Segment Start: Extracted material
From an optimization exercise on the open Yosys and OpenROAD flow, aimed at small area and a short achievable clock period; shortcuts taken in it are not production practice.
Only simulation tests tie the RTL to the original design; equivalence was not proved.

==> build 14: inputs <==
## csr_unit
module csr_unit (
  input  logic        clk,
  input  logic        rst_n,
  input  logic        req_valid,
  output logic        req_ready,
  input  logic [1:0]  req_op,
  input  logic [11:0] req_addr,
  input  logic [31:0] req_wdata,
  output logic        rsp_valid,
  output logic [31:0] rsp_rdata,
  output logic        rsp_illegal,
  input  logic [1:0]  evt_kind,
  input  logic [3:0]  evt_cause,
  input  logic [31:0] evt_pc,
  input  logic [31:0] evt_tval,
  output logic        redirect_valid,
  output logic [31:0] redirect_pc,
  output logic [1:0]  priv,
  output logic        machine_interrupt
);
==> flow/config.mk <==
export PLATFORM = sky130hd
export DESIGN_NAME = csr_unit
export DESIGN_NICKNAME = csr_unit
export VERILOG_FILES = /design/flow/design.v
export SDC_FILE = /design/flow/constraint.sdc
export NUM_CORES = 4
export LEC_CHECK = 0
export ABC_AREA = 1
export CAP_MARGIN = 20
export CORE_MARGIN = 2
export CORE_UTILIZATION = 40
export CTS_BUF_LIST = sky130_fd_sc_hd__clkbuf_8
export SETUP_SLACK_MARGIN = 2.4
export SLEW_MARGIN = 20
==> flow/constraint.sdc <==
create_clock -name core_clock -period 5.0 [get_ports {clk}]
set_input_delay 1.0000 -clock core_clock [delete_from_list [all_inputs] [get_ports {clk}]]
set_output_delay 1.0000 -clock core_clock [all_outputs]
set_load 0.01 [all_outputs]
standard.sh (not shown) runs the stock make flow with config.mk's settings and CLKGATE_MAP_FILE= SYNTH_SCRIPT=/design/flow/synth_recipe.tcl, a recipe that flattens the netlist after the stock synthesis.
==> flow/flow/run.sh <==
#!/bin/bash
# The standard layout, with plain sky130_fd_sc_hd__buf_1 cells as the
# input and output port buffers (buffer_ports otherwise picks a slow delay
# buffer); timing repair sizes them up where needed. The flow's full output
# goes to standard.log.
set -euo pipefail
export BUFFER_PORTS_ARGS="-buffer_cell sky130_fd_sc_hd__buf_1"
bash standard.sh > standard.log 2>&1
==> build 93 (differences from build 14) <==
--- a/flow/design.v
+++ b/flow/design.v
@@ -85,13 +85,31 @@
   assign s_mip      = ok_m && (req_addr == 12'h344);
   assign legal = s_sstatus | s_sie | s_stvec | s_sscratch | s_sepc | s_scause | s_stval | s_sip |
                  s_mstatus | s_misa | s_medeleg | s_mie | s_mtvec | s_mscratch | s_mepc |
                  s_mcause | s_mtval | s_mip;
   assign req_ready = !trap;
   assign xfer      = req_valid && !trap;
-  logic [31:0] out_d, out_q;
+  logic [31:0] rdata;
+  assign rdata = ({32{s_sstatus}}  & (mstatus & 32'h0000_0122)) |
+                 ({32{s_sie}}      & (mie & S_INT)) |
+                 ({32{s_stvec}}    & stvec) |
+                 ({32{s_sscratch}} & sscratch) |
+                 ({32{s_sepc}}     & sepc) |
+                 ({32{s_scause}}   & scause) |
+                 ({32{s_stval}}    & stval) |
+                 ({32{s_sip}}      & (mip & S_INT)) |
+                 ({32{s_mstatus}}  & mstatus) |
+                 ({32{s_misa}}     & MISA) |
+                 ({32{s_medeleg}}  & medeleg) |
+                 ({32{s_mie}}      & mie) |
+                 ({32{s_mtvec}}    & mtvec) |
+                 ({32{s_mscratch}} & mscratch) |
+                 ({32{s_mepc}}     & mepc) |
+                 ({32{s_mcause}}   & mcause) |
+                 ({32{s_mtval}}    & mtval) |
+                 ({32{s_mip}}      & mip);
   logic [31:0] act, set;
   assign act = {32{req_op == 2'd0}} | ({32{req_op[0] ^ req_op[1]}} & req_wdata);
   assign set = {32{!req_op[1]}} & req_wdata;
   logic w_sstatus, w_sie, w_stvec, w_sscratch, w_sepc, w_scause, w_stval, w_sip;
   logic w_mstatus, w_medeleg, w_mie, w_mtvec, w_mscratch, w_mepc, w_mcause, w_mtval, w_mip;
   assign w_sstatus  = xfer && s_sstatus;
@@ -256,73 +274,37 @@
       if ((w_mtval  && act[i]) || ew_mtval)  mtval_r[i]  <= trap ? mtval_t[i]  : set[i];
       if ((w_sepc   && act[i]) || ew_sepc)   sepc_r[i]   <= trap ? evt_pc[i]   : set[i];
       if ((w_scause && act[i]) || ew_scause) scause_r[i] <= trap ? ((i < 4) ? evt_cause[i % 4] : 1'b0) : set[i];
       if ((w_stval  && act[i]) || ew_stval)  stval_r[i]  <= trap ? evt_tval[i] : set[i];
     end
   end
+  logic [31:0] target;
   always_ff @(posedge clk or negedge rst_n) begin
     if (!rst_n) begin
       rsp_valid      <= 1'b0;
       redirect_valid <= 1'b0;
     end else begin
       rsp_valid      <= xfer;
       redirect_valid <= trap;
     end
   end
   always_ff @(posedge clk) begin
-    out_q       <= out_d;
+    rsp_rdata   <= rdata;
     rsp_illegal <= !legal;
+    redirect_pc <= target;
   end
-  assign rsp_rdata   = out_q;
-  assign redirect_pc = out_q;
   logic [29:0] vt;
   logic [4:0]  vt_lo;
   logic [25:0] vt_hi1;
   logic        t_m, t_v, t_s;
   assign vt_lo  = {1'b0, mtvec[5:2]} + {1'b0, icause};
   assign vt_hi1 = mtvec[31:6] + 26'd1;
   assign vt     = {vt_lo[4] ? vt_hi1 : mtvec[31:6], vt_lo[3:0]};
-  assign t_v    = irq && mtvec[0];
-  assign t_m    = (irq && !mtvec[0]) || (exc && !to_s);
+  assign t_v    = (evt_kind == 2'd0) && mtvec[0];
+  assign t_m    = ((evt_kind == 2'd0) && !mtvec[0]) || (exc && !to_s);
   assign t_s    = exc && to_s;
-  logic r_sstatus, r_sie, r_stvec, r_sscratch, r_sepc, r_scause, r_stval, r_sip;
-  logic r_mstatus, r_misa, r_medeleg, r_mie, r_mtvec, r_mscratch, r_mepc, r_mcause, r_mtval, r_mip;
-  assign r_sstatus  = s_sstatus  && !trap;
-  assign r_sie      = s_sie      && !trap;
-  assign r_stvec    = s_stvec    && !trap;
-  assign r_sscratch = s_sscratch && !trap;
-  assign r_sepc     = s_sepc     && !trap;
-  assign r_scause   = s_scause   && !trap;
-  assign r_stval    = s_stval    && !trap;
-  assign r_sip      = s_sip      && !trap;
-  assign r_mstatus  = s_mstatus  && !trap;
-  assign r_misa     = s_misa     && !trap;
-  assign r_medeleg  = s_medeleg  && !trap;
-  assign r_mie      = s_mie      && !trap;
-  assign r_mtvec    = s_mtvec    && !trap;
-  assign r_mscratch = s_mscratch && !trap;
-  assign r_mepc     = s_mepc     && !trap;
-  assign r_mcause   = s_mcause   && !trap;
-  assign r_mtval    = s_mtval    && !trap;
-  assign r_mip      = s_mip      && !trap;
-  assign out_d = ({32{r_sstatus}}  & (mstatus & 32'h0000_0122)) |
-                 ({32{r_sie}}      & (mie & S_INT)) |
-                 ({32{r_stvec}}    & stvec) |
-                 ({32{t_s}}        & {stvec[31:2], 2'b00}) |
-                 ({32{r_sscratch}} & sscratch) |
-                 ({32{r_sepc || sret}} & sepc) |
-                 ({32{r_scause}}   & scause) |
-                 ({32{r_stval}}    & stval) |
-                 ({32{r_sip}}      & (mip & S_INT)) |
-                 ({32{r_mstatus}}  & mstatus) |
-                 ({32{r_misa}}     & MISA) |
-                 ({32{r_medeleg}}  & medeleg) |
-                 ({32{r_mie}}      & mie) |
-                 ({32{r_mtvec}}    & mtvec) |
-                 ({32{t_m}}        & {mtvec[31:2], 2'b00}) |
-                 ({32{t_v}}        & {vt, 2'b00}) |
-                 ({32{r_mscratch}} & mscratch) |
-                 ({32{r_mepc || mret}} & mepc) |
-                 ({32{r_mcause}}   & mcause) |
-                 ({32{r_mtval}}    & mtval) |
-                 ({32{r_mip}}      & mip);
+  assign target = ({32{t_m}}  & {mtvec[31:2], 2'b00}) |
+                  ({32{t_v}}  & {vt, 2'b00}) |
+                  ({32{t_s}}  & {stvec[31:2], 2'b00}) |
+                  ({32{mret}} & mepc) |
+                  ({32{sret}} & sepc);
 endmodule
==> trial 7 (differences from build 14) <==
--- a/flow/design.v
+++ b/flow/design.v
@@ -248,18 +248,18 @@
       if (!S_INT[i] && ((w_mip && act[i]) || ew_mip))         mip_r[i]     <= set[i];
       if ((w_medeleg  && act[i]) || ew_medeleg)  medeleg_r[i]  <= set[i];
       if ((w_mtvec    && act[i]) || ew_mtvec)    mtvec_r[i]    <= set[i];
       if ((w_mscratch && act[i]) || ew_mscratch) mscratch_r[i] <= set[i];
       if ((w_stvec    && act[i]) || ew_stvec)    stvec_r[i]    <= set[i];
       if ((w_sscratch && act[i]) || ew_sscratch) sscratch_r[i] <= set[i];
-      if ((w_mepc   && act[i]) || ew_mepc)   mepc_r[i]   <= trap ? evt_pc[i]   : set[i];
-      if ((w_mcause && act[i]) || ew_mcause) mcause_r[i] <= trap ? mcause_t[i] : set[i];
-      if ((w_mtval  && act[i]) || ew_mtval)  mtval_r[i]  <= trap ? mtval_t[i]  : set[i];
-      if ((w_sepc   && act[i]) || ew_sepc)   sepc_r[i]   <= trap ? evt_pc[i]   : set[i];
-      if ((w_scause && act[i]) || ew_scause) scause_r[i] <= trap ? ((i < 4) ? evt_cause[i % 4] : 1'b0) : set[i];
-      if ((w_stval  && act[i]) || ew_stval)  stval_r[i]  <= trap ? evt_tval[i] : set[i];
+      if ((w_mepc   && act[i]) || ew_mepc)   mepc_r[i]   <= w_mepc ? set[i] : evt_pc[i];
+      if ((w_mcause && act[i]) || ew_mcause) mcause_r[i] <= w_mcause ? set[i] : mcause_t[i];
+      if ((w_mtval  && act[i]) || ew_mtval)  mtval_r[i]  <= w_mtval ? set[i] : mtval_t[i];
+      if ((w_sepc   && act[i]) || ew_sepc)   sepc_r[i]   <= w_sepc ? set[i] : evt_pc[i];
+      if ((w_scause && act[i]) || ew_scause) scause_r[i] <= w_scause ? set[i] : ((i < 4) ? evt_cause[i % 4] : 1'b0);
+      if ((w_stval  && act[i]) || ew_stval)  stval_r[i]  <= w_stval ? set[i] : evt_tval[i];
     end
   end
   always_ff @(posedge clk or negedge rst_n) begin
     if (!rst_n) begin
       rsp_valid      <= 1'b0;
       redirect_valid <= 1'b0;
@@ -283,30 +283,30 @@
   assign vt     = {vt_lo[4] ? vt_hi1 : mtvec[31:6], vt_lo[3:0]};
   assign t_v    = irq && mtvec[0];
   assign t_m    = (irq && !mtvec[0]) || (exc && !to_s);
   assign t_s    = exc && to_s;
   logic r_sstatus, r_sie, r_stvec, r_sscratch, r_sepc, r_scause, r_stval, r_sip;
   logic r_mstatus, r_misa, r_medeleg, r_mie, r_mtvec, r_mscratch, r_mepc, r_mcause, r_mtval, r_mip;
-  assign r_sstatus  = s_sstatus  && !trap;
-  assign r_sie      = s_sie      && !trap;
-  assign r_stvec    = s_stvec    && !trap;
-  assign r_sscratch = s_sscratch && !trap;
-  assign r_sepc     = s_sepc     && !trap;
-  assign r_scause   = s_scause   && !trap;
-  assign r_stval    = s_stval    && !trap;
-  assign r_sip      = s_sip      && !trap;
-  assign r_mstatus  = s_mstatus  && !trap;
-  assign r_misa     = s_misa     && !trap;
-  assign r_medeleg  = s_medeleg  && !trap;
-  assign r_mie      = s_mie      && !trap;
-  assign r_mtvec    = s_mtvec    && !trap;
-  assign r_mscratch = s_mscratch && !trap;
-  assign r_mepc     = s_mepc     && !trap;
-  assign r_mcause   = s_mcause   && !trap;
-  assign r_mtval    = s_mtval    && !trap;
-  assign r_mip      = s_mip      && !trap;
+  assign r_sstatus  = s_sstatus  && xfer;
+  assign r_sie      = s_sie      && xfer;
+  assign r_stvec    = s_stvec    && xfer;
+  assign r_sscratch = s_sscratch && xfer;
+  assign r_sepc     = s_sepc     && xfer;
+  assign r_scause   = s_scause   && xfer;
+  assign r_stval    = s_stval    && xfer;
+  assign r_sip      = s_sip      && xfer;
+  assign r_mstatus  = s_mstatus  && xfer;
+  assign r_misa     = s_misa     && xfer;
+  assign r_medeleg  = s_medeleg  && xfer;
+  assign r_mie      = s_mie      && xfer;
+  assign r_mtvec    = s_mtvec    && xfer;
+  assign r_mscratch = s_mscratch && xfer;
+  assign r_mepc     = s_mepc     && xfer;
+  assign r_mcause   = s_mcause   && xfer;
+  assign r_mtval    = s_mtval    && xfer;
+  assign r_mip      = s_mip      && xfer;
   assign out_d = ({32{r_sstatus}}  & (mstatus & 32'h0000_0122)) |
                  ({32{r_sie}}      & (mie & S_INT)) |
                  ({32{r_stvec}}    & stvec) |
                  ({32{t_s}}        & {stvec[31:2], 2'b00}) |
                  ({32{r_sscratch}} & sscratch) |
                  ({32{r_sepc || sret}} & sepc) |
Settings changed: CTS_CLUSTER_DIAMETER set to 60, CTS_CLUSTER_SIZE set to 14.
==> flow_metrics.env <==
export IMPL_status="finished clean"
export IMPL_buffers_excl_clock=323
export IMPL_wl_per_cell_um=25.81
export IMPL_ys_ff_latch=503
export IMPL_sh_seq_area=0.4823
export IMPL_timing_final_ws_setup_ns=2.359
export IMPL_cp_end_kind="register"
export IMPL_r2r_cells=14
# the run above: build 14

==> flow_metrics.env <==
export IMPL_r2r_cells=11
export IMPL_buffers_excl_clock=348
export IMPL_worstPathArrival_ns=1.69
export IMPL_sh_seq_area=0.4914
export IMPL_wl_per_cell_um=28.91
export IMPL_holdWs_ns=0.3545
export IMPL_ys_ff_latch=535
export IMPL_cp_end_kind="primary output"
export IMPL_status="finished clean"
export IMPL_timing_final_ws_setup_ns=2.310
# the run above: build 93

==> flow_metrics.env <==
export IMPL_status="finished clean"
export IMPL_ys_ff_latch=503
export IMPL_r2r_cells=10
export IMPL_timing_final_ws_setup_ns=2.393
export IMPL_sh_seq_area=0.4892
export IMPL_cp_end_kind="primary output"
export IMPL_wl_per_cell_um=26.35
export IMPL_buffers_excl_clock=312
# the run above: trial 7

==> re-timing with driven ports <==
Ports are ideal in the flow. The routed layouts listed here were re-timed in OpenROAD. Step 1 (the two cells are an assumption about what drives the block):
set clk [get_ports {clk}]
set_driving_cell -lib_cell sky130_fd_sc_hd__clkbuf_16 $clk
set_driving_cell -lib_cell sky130_fd_sc_hd__buf_2 [delete_from_list [all_inputs] $clk]
Step 2 also shifts input and output timing later by t, the mid clock arrival at the registers, as if the neighbouring blocks saw the same clock. Three values: ideal, step 1, step 2; two values: the first two.
| run | shift t [ns] | setup slack, ns | worst hold slack (ns) |
|---|---|---|---|
| build 14 | 0.738 | 2.359 / 2.343 / 1.605 | 0.456 / 0.453 / 0.456 |
| build 93 | 0.760 | 2.310 / 2.253 / 1.558 | 0.354 / 0.322 / 0.493 |
| trial 7 | 0.746 | 2.393 / 2.371 / 1.705 | 0.377 / 0.340 / 0.463 |
After both steps setup and hold are still met in every run listed. The setup slack of build 14, which loses most, moves by -0.016 ns with the drivers and by -0.754 ns with both steps.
Segment End: Extracted material
Work instruction
Look through the entries above for the word "period". Copy every line where it shows up.

Written response
From an optimization exercise on the open Yosys and OpenROAD flow, aimed at small area and a short achievable clock period; shortcuts taken in it are not production practice.
create_clock -name core_clock -period 5.0 [get_ports {clk}]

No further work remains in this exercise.